True positive characteristics

  • True positive rate for highly fuzzed content is vastly improved. Models trained solely on real data were easily bypassed by advanced fuzzing tools, whereas models trained on real plus augmented data are extremely resistant, with many payloads receiving higher risk scores as fuzzing increases. Examples:
Improving the accuracy of our machine learning WAF using data augmentation and sampling

These yield approximately same scores as they are a result of only a few byte   alterations

  • Proportion of client-provided test sets that primarily contain payloads not blocked by rules-waf for XSS/SQLi successfully classified is about 97.5% (with the remaining 2.5% being arguable) up from about 91%.
  • Padding a payload with almost any amount of ASCII, JSON-esque, special-characters, or other content will not reduce the risk score substantially. Due to the addition of hard noise long length augmented training samples, even a six byte payload in a 100 kilobyte string will be caught. Examples:
Improving the accuracy of our machine learning WAF using data augmentation and sampling

They both generate similar scores even though the latter has junk padding around the payload.

Execution performance

  • Runtime characteristics are unchanged for inference.

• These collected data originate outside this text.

`src/design/pthcs_pkg.sv`:
```
// Shared types, constants and codes of the partition table hide/compact/sort block.
`default_nettype none

package pthcs_pkg;

  localparam int unsigned MAX_ENTRIES = 128;
  localparam int unsigned CNT_W       = $clog2(MAX_ENTRIES + 1);
  // Cell positions, covered counts and used counts share one width that also
  // holds the eight bit entry_count register.
  localparam int unsigned POS_W       = (CNT_W > 8) ? CNT_W : 8;
  localparam int unsigned CFG_IDX_W   = 2;

  localparam logic [1:0] CMD_LOAD = 2'd0;
  localparam logic [1:0] CMD_HIDE = 2'd1;
  localparam logic [1:0] CMD_READ = 2'd2;

  localparam logic [CFG_IDX_W-1:0] CFG_ENTRY_COUNT = 2'd0;
  localparam logic [CFG_IDX_W-1:0] CFG_HIDE_START  = 2'd1;
  localparam logic [CFG_IDX_W-1:0] CFG_HIDE_END    = 2'd2;
  localparam logic [CFG_IDX_W-1:0] CFG_HIDE_TAG    = 2'd3;

  typedef struct packed {
    logic [1:0]  cmd;
    logic [6:0]  entry_index;
    logic        entry_used;
    logic [63:0] entry_start;
    logic [63:0] entry_end;
    logic [15:0] entry_tag;
  } pthcs_in_t;

  typedef struct packed {
    logic        read_used;
    logic [63:0] read_start;
    logic [63:0] read_end;
    logic [15:0] read_tag;
    logic [7:0]  used_count;
  } pthcs_out_t;

  typedef struct packed {
    logic        used;
    logic [63:0] first;
    logic [63:0] last;
    logic [15:0] tag;
  } slot_t;

  // Walks the chain one cell per cycle during a filter or count pass.
  typedef struct packed {
    logic             valid;
    logic             placed;
    logic [POS_W-1:0] count;
  } token_t;

  typedef struct packed {
    logic             load;
    logic [POS_W-1:0] index;
    slot_t            wr_slot;
    slot_t            hide;
    logic             filter;
    logic             sort;
    logic             phase;
    logic [POS_W-1:0] n;
  } cell_ctrl_t;

  typedef enum logic [4:0] {
    ST_IDLE   = 5'b00001,
    ST_FILTER = 5'b00010,
    ST_SORT   = 5'b00100,
    ST_RESULT = 5'b01000,
    ST_COUNT  = 5'b10000
  } state_e;

endpackage

`default_nettype wire

```
`src/design/pthcs_cell.sv`:
```
// One table slot of the chain: load, hide filter, used count and odd-even sort step.
`default_nettype none

module pthcs_cell import pthcs_pkg::*; (
  input  logic             clk_i,
  input  logic             rst_ni,
  input  logic [POS_W-1:0] pos_i,
  input  cell_ctrl_t       ctrl_i,
  input  slot_t            left_i,
  input  slot_t            right_i,
  input  logic             swap_l_i,
  input  token_t           tok_i,
  output slot_t            slot_o,
  output logic             swap_r_o,
  output token_t           tok_o
);

  logic             used_q, used_d;
  logic [63:0]      first_q, first_d;
  logic [63:0]      last_q, last_d;
  logic [15:0]      tag_q, tag_d;
  logic             tok_valid_q;
  logic             tok_placed_q, tok_placed_d;
  logic [POS_W-1:0] tok_count_q, tok_count_d;

  logic             covered;
  logic [POS_W-1:0] nxt_pos;
  logic             meet;
  logic             hit;
  logic             survive;
  logic             clear;
  logic             wr;
  slot_t            slot_d;

  assign slot_o = '{used: used_q, first: first_q, last: last_q, tag: tag_q};
  assign tok_o  = '{valid: tok_valid_q, placed: tok_placed_q, count: tok_count_q};

  always_comb begin
    covered = pos_i < ctrl_i.n;
    nxt_pos = pos_i + POS_W'(1);
    // Inclusive ranges overlap.
    meet    = (first_q < ctrl_i.hide.first) ? (last_q >= ctrl_i.hide.first)
                                            : (first_q <= ctrl_i.hide.last);
    hit     = tok_i.valid && covered && ctrl_i.filter && used_q && meet;
    survive = tok_i.valid && covered && used_q && !(hit && tok_i.placed);
    clear   = tok_i.valid && covered && ctrl_i.filter && (!used_q || (hit && tok_i.placed));
    wr      = ctrl_i.load && (ctrl_i.index == pos_i);
    // Unused slots sort as if their key were infinite, so the sort also compacts.
    swap_r_o = ctrl_i.sort && (pos_i[0] == ctrl_i.phase) && (nxt_pos < ctrl_i.n) &&
               right_i.used && (!used_q || (first_q > right_i.first));

    priority if (wr) begin
      slot_d = ctrl_i.wr_slot;
    end else if (swap_r_o) begin
      slot_d = right_i;
    end else if (swap_l_i) begin
      slot_d = left_i;
    end else if (clear) begin
      slot_d = '0;
    end else if (hit) begin
      slot_d = ctrl_i.hide;
    end else begin
      slot_d = slot_o;
    end

    used_d       = slot_d.used;
    first_d      = slot_d.first;
    last_d       = slot_d.last;
    tag_d        = slot_d.tag;
    tok_placed_d = tok_i.placed | hit;
    tok_count_d  = tok_i.count + POS_W'(survive);
  end

  always_ff @(posedge clk_i or negedge rst_ni) begin
    if (!rst_ni) begin
      used_q      <= 1'b0;
      tok_valid_q <= 1'b0;
    end else begin
      used_q      <= used_d;
      tok_valid_q <= tok_i.valid;
    end
  end

  always_ff @(posedge clk_i) begin
    first_q      <= first_d;
    last_q       <= last_d;
    tag_q        <= tag_d;
    tok_placed_q <= tok_placed_d;
    tok_count_q  <= tok_count_d;
  end

endmodule

`default_nettype wire

```
`config.mk`:
```
export PLATFORM = sky130hd
export DESIGN_NAME = pthcs_cell
export DESIGN_NICKNAME = d
export VERILOG_FILES = /design/src/design/pthcs_pkg.sv /design/src/design/pthcs_cell.sv
export SDC_FILE = /design/constraint.sdc
export NUM_CORES = 1
export LEC_CHECK = 0
export BUFFER_PORTS_ARGS = -buffer_cell sky130_fd_sc_hd__buf_4
export CORE_AREA = 2 2 299 301
export CTS_BUF_LIST = sky130_fd_sc_hd__clkbuf_8
export CTS_CLUSTER_SIZE = 24
export DETAILED_ROUTE_END_ITERATION = 12
export DIE_AREA = 0 0 301 303
export GPL_ROUTABILITY_DRIVEN = 0
export SYNTH_ARGS = -nofsm -noshare
export SYNTH_HDL_FRONTEND = slang
export SYNTH_SLANG_ARGS = --single-unit
```
`constraint.sdc`:
```
create_clock -name clk_i -period 8.3 [get_ports clk_i]
set_input_delay 1.245 -clock clk_i [delete_from_list [all_inputs] [get_ports clk_i]]
set_output_delay 1.245 -clock clk_i [all_outputs]
set_load 0.02 [all_outputs]
```
# After elaboration in Yosys (flattened, before gate mapping)
# Index checks and enable logic that the tools add are counted.
# totals
regBits	155
in_bits	621
out_inout_bits	156
wordCells	42
# op_classes
add_sub_neg	2
order_cmp	6
eq_ne	2
n_mux	6
bitwise_logic	1
n_reduce_logical	18
# ops
operator	n
145-bit two-way mux	5
64-bit greater-or-equal comparator	1
64-bit greater-than comparator	1
64-bit <= comparator	1
64-bit less-than comparator	1
8-bit less-than comparator	2
1-bit logical AND	13
8-bit by 1-bit adder with 8-bit output	1
8-bit by 1-bit adder with 8-bit output, second input constant	1
8-bit equality test	1
5-bit nonzero test	1
1-bit zero test	2
1-bit logical OR	2
1-bit equality test	1
1-bit two-way mux	1
1-bit bitwise OR	1

# Longest topological paths before layout
# logic_depth
ltp_word	12
mapped_depth	16
ltp_nobuf	16

# Worst setup path after synthesis
# OpenSTA, ideal clock, no wires.
# synth_timing
path_kind	input-to-reg
from	input right_i[123] (netlist bit)
to	register first_q[0] (enable)
arrival_ns	6.450
path_slack_ns	0.273
cell_stages	12
path_buffers	2
cell_sequence	inv_1 -> ha_1 -> a211oi_1 -> nor2_1 -> o221ai_1 -> o211ai_1 -> a2111o_1 -> o31ai_1 -> or3_1 -> buf_2 -> clkbuf_1 -> nand3_1
# synth_between
elab_chain_len	4
# synth_lines
element	line_no	rtl
start, declared	pthcs_cell.sv:10	input slot_t right_i,
64-bit greater-than comparator	pthcs_cell.sv:50	right_i.used && (!used_q || (first_q > right_i.first));
1-bit logical OR	pthcs_cell.sv:50	
1-bit logical AND	pthcs_cell.sv:50	
5-bit nonzero test (no line)	n/a	
end signal, assigned	pthcs_cell.sv:85	first_q <= first_d;
end, declared	pthcs_cell.sv:19	logic [63:0] first_q, first_d;
# No other way between the ends.
# A chain may end at the register's enable or synchronous reset.

# Final worst setup path
# layout_timing
from	input right_i[94] (netlist bit)
to	output swap_r_o
# layout_between
elab_chain_len	3
# layout_lines
element	line_no	rtl
64-bit greater-than comparator	pthcs_cell.sv:50	
1-bit logical OR	pthcs_cell.sv:50	
1-bit logical AND	pthcs_cell.sv:50	
end, declared	pthcs_cell.sv:14	output logic swap_r_o,
# No other way between the ends.

==> flow_summary.json <==
{
  "clockPowerShare_pct": 20.6,
  "critPathKind": "in -> out",
  "antenna_found_initial": 22,
  "synth_top_family_by_area": "compound AO/OA/AOI/OAI gates",
  "cts_max_path_buffers": 2,
  "drt_drc_violations_left": 0,
  "startpoint": "right_i[94]",
  "place.port_buffers": 776,
  "syn_area_um2": 16100,
  "fin_skew_ns": 0.0231,
  "post-route-period-util_pct": 76.4,
  "slew_headroom_pct": 14.1,
  "drive_gt1_share_pct": 31.5,
  "fin_nets": 3531,
  "start_kind": "input port",
  "layout_min_cycle_time_ns": 6.34,
  "first_global_vias": 18000,
  "synthSimpleGateAreaFrac_pct": 15.5,
  "ys_async_sr_fraction_pct": 1.29,
  "synth_compound_area_share_pct": 25.7,
  "synth-edff-count": 144,
  "dp.cells": 3784,
  "syn_inst": 1944,
  "setup_tns_ns": 0,
  "finalHoldViolCount": 0,
  "cp_data_arrival_time_ns": 5.10,
  "num_vias": 18600,
  "post_drt_wl_per_cell_um": 23.6,
  "synth-xor-area-share_pct": 1.14,
  "dp_hpwl_um": 73000,
  "leakagePower_nw": 11.3,
  "syn2layout_area_growth_pct": 45.5,
  "post-cts-setup-buffers": 0,
  "synth_ff_type": "edfxtp_1",
  "final_cell_mix": "783 x buf_4, 272 x ha_1, 238 x nor2_1",
  "power_density_nw_per_um2": 141,
  "fp.dieH_um": 303,
  "die_width_um": 301,
  "ys_types": 56,
  "design_area_um2": 23500,
  "ctsHoldBuffers": 0,
  "yosys_warnings": 0,
  "cp_max_fo": 40,
  "grt_pass1_wl_um": 125000,
  "synth-seq-area-share_pct": 28.2,
  "switching_power_w": 0.00137,
  "maxCapViolCount": 0,
  "yosys.area_share.adder_pct": 21.1,
  "end_kind": "output port",
  "via_per_inst": 4.86,
  "cts_tree": "built",
  "cts-resized-gates": 0,
  "wl_um": 90400,
  "comb_power_share_pct": 44.3,
  "outcome": "complete, no violations",
  "layoutNonFillerInstCount": 3826,
  "hp-class": "in -> async",
  "antenna_left": 0,
  "p_seq_share_pct": 35.1,
  "max_freq_mhz": 158,
  "place_area_um2": 23100,
  "die_area_um2": 91200,
  "avgSynthCellArea_um2": 8.30,
  "r2r-start": "first_q[5]",
  "rsz0062_at_grt": "no",
  "reg2reg_slack_ns": 2.80,
  "clock-root-buffer": "clkbuf_8",
  "rows": 109,
  "ys_ff_latch": 155,
  "ir_drop_mv": 0.130,
  "first_pass_iters": 5,
  "clock_sinks": 155,
  "grt_max_degree": 176,
  "nFillCells": 9573,
  "start_util_pct": 18.3,
  "h-tree-depth": 4,
  "io-pin-count": 777,
  "p_sw_share_pct": 41.5,
  "synth_fp_nets": 2837,
  "coreArea_um2": 88000,
  "clkLatencyLatePin_ns": 0.62,
  "drt-initial-drc-count": 1710,
  "rr_worst_depth": 11,
  "tightestPinTransition_ns": 1.28,
  "muxShareOfSynthArea_pct": 0,
  "numCtsBuffers": 17,
  "clk_pin_slew_ns": 0.11,
  "crit_required_ns": 7.05,
  "finalSetupViolCount": 0,
  "drv_slew": 0,
  "grt_use_total_pct": 19.1,
  "r2r-end": "first_q[29]",
  "internal-power_w": 0.00194,
  "final_common_cell": "buf_4",
  "grt_remaining_overflow": 0
}
==> per-layer routing <==
layer / vias up / wire length [um] / track usage (%)
li1: 8713 / - / -
met4: 6 / 2670 / 6.76
met3: 114 / 6970 / 4.52
met1: 8844 / 38400 / 24.6
met5: - / 45 / 0
met2: 915 / 42300 / 31.0
===== config.mk =====
export PLATFORM = sky130hd
export DESIGN_NAME = rgb_to_hsl_converter_core
export DESIGN_NICKNAME = d
export VERILOG_FILES = /design/src/rtl/core/rhc_pkg.sv /design/src/rtl/core/rhc_div.sv /design/src/rtl/core/rgb_to_hsl_converter_core.sv
export SDC_FILE = /design/constraint.sdc
export NUM_CORES = 1
export LEC_CHECK = 0
export BUFFER_PORTS_ARGS = -buffer_cell sky130_fd_sc_hd__buf_2
export CAP_MARGIN = 40
export CORE_ASPECT_RATIO = 0.7
export CORE_MARGIN = 5
export CORE_UTILIZATION = 40
export CTS_CLUSTER_SIZE = 25
export DETAILED_ROUTE_END_ITERATION = 8
export PLACE_DENSITY = 0.56
export SYNTH_ARGS = -nofsm -noshare
export SYNTH_HDL_FRONTEND = slang
export SYNTH_SLANG_ARGS = --single-unit

===== constraint.sdc =====
create_clock -name clk -period 20.8 [get_ports clk]
set_input_delay 3.12 -clock clk [delete_from_list [all_inputs] [get_ports clk]]
set_output_delay 3.12 -clock clk [all_outputs]
set_load 0.02 [all_outputs]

On top of that, we validated the model against the Cloudflare’s highly mature signature-based WAF and confirmed that machine learning WAF performs comparable to signature WAF, with the ML WAF demonstrating its strength particularly in cases of correctly handling highly obfuscated or irregularly fuzzed content (as well as avoiding some rules-based engine false positives). ​​Finally, we were able to conclude that augmentation helps in improving the model performance and induce the right set of properties.

Conclusion

We built a machine learning powered WAF, with the substantial challenge to gather a diversified training set, given constraints to avoid sensitive real customer data for privacy and regulatory considerations. To create a broader and diversified dataset without requiring vast amounts of sensitive data, we used techniques such as fuzzing, data augmentation, and synthetic data generation. This allowed us to improve the solution’s false positive robustness and overall model performance.

Furthermore, these techniques reduced the time complexity required to retrieve/clean real data, and helped induce the correct model behavior. In the future, we intend to investigate autoregressive language models to generate synthetic pseudo-valid payloads.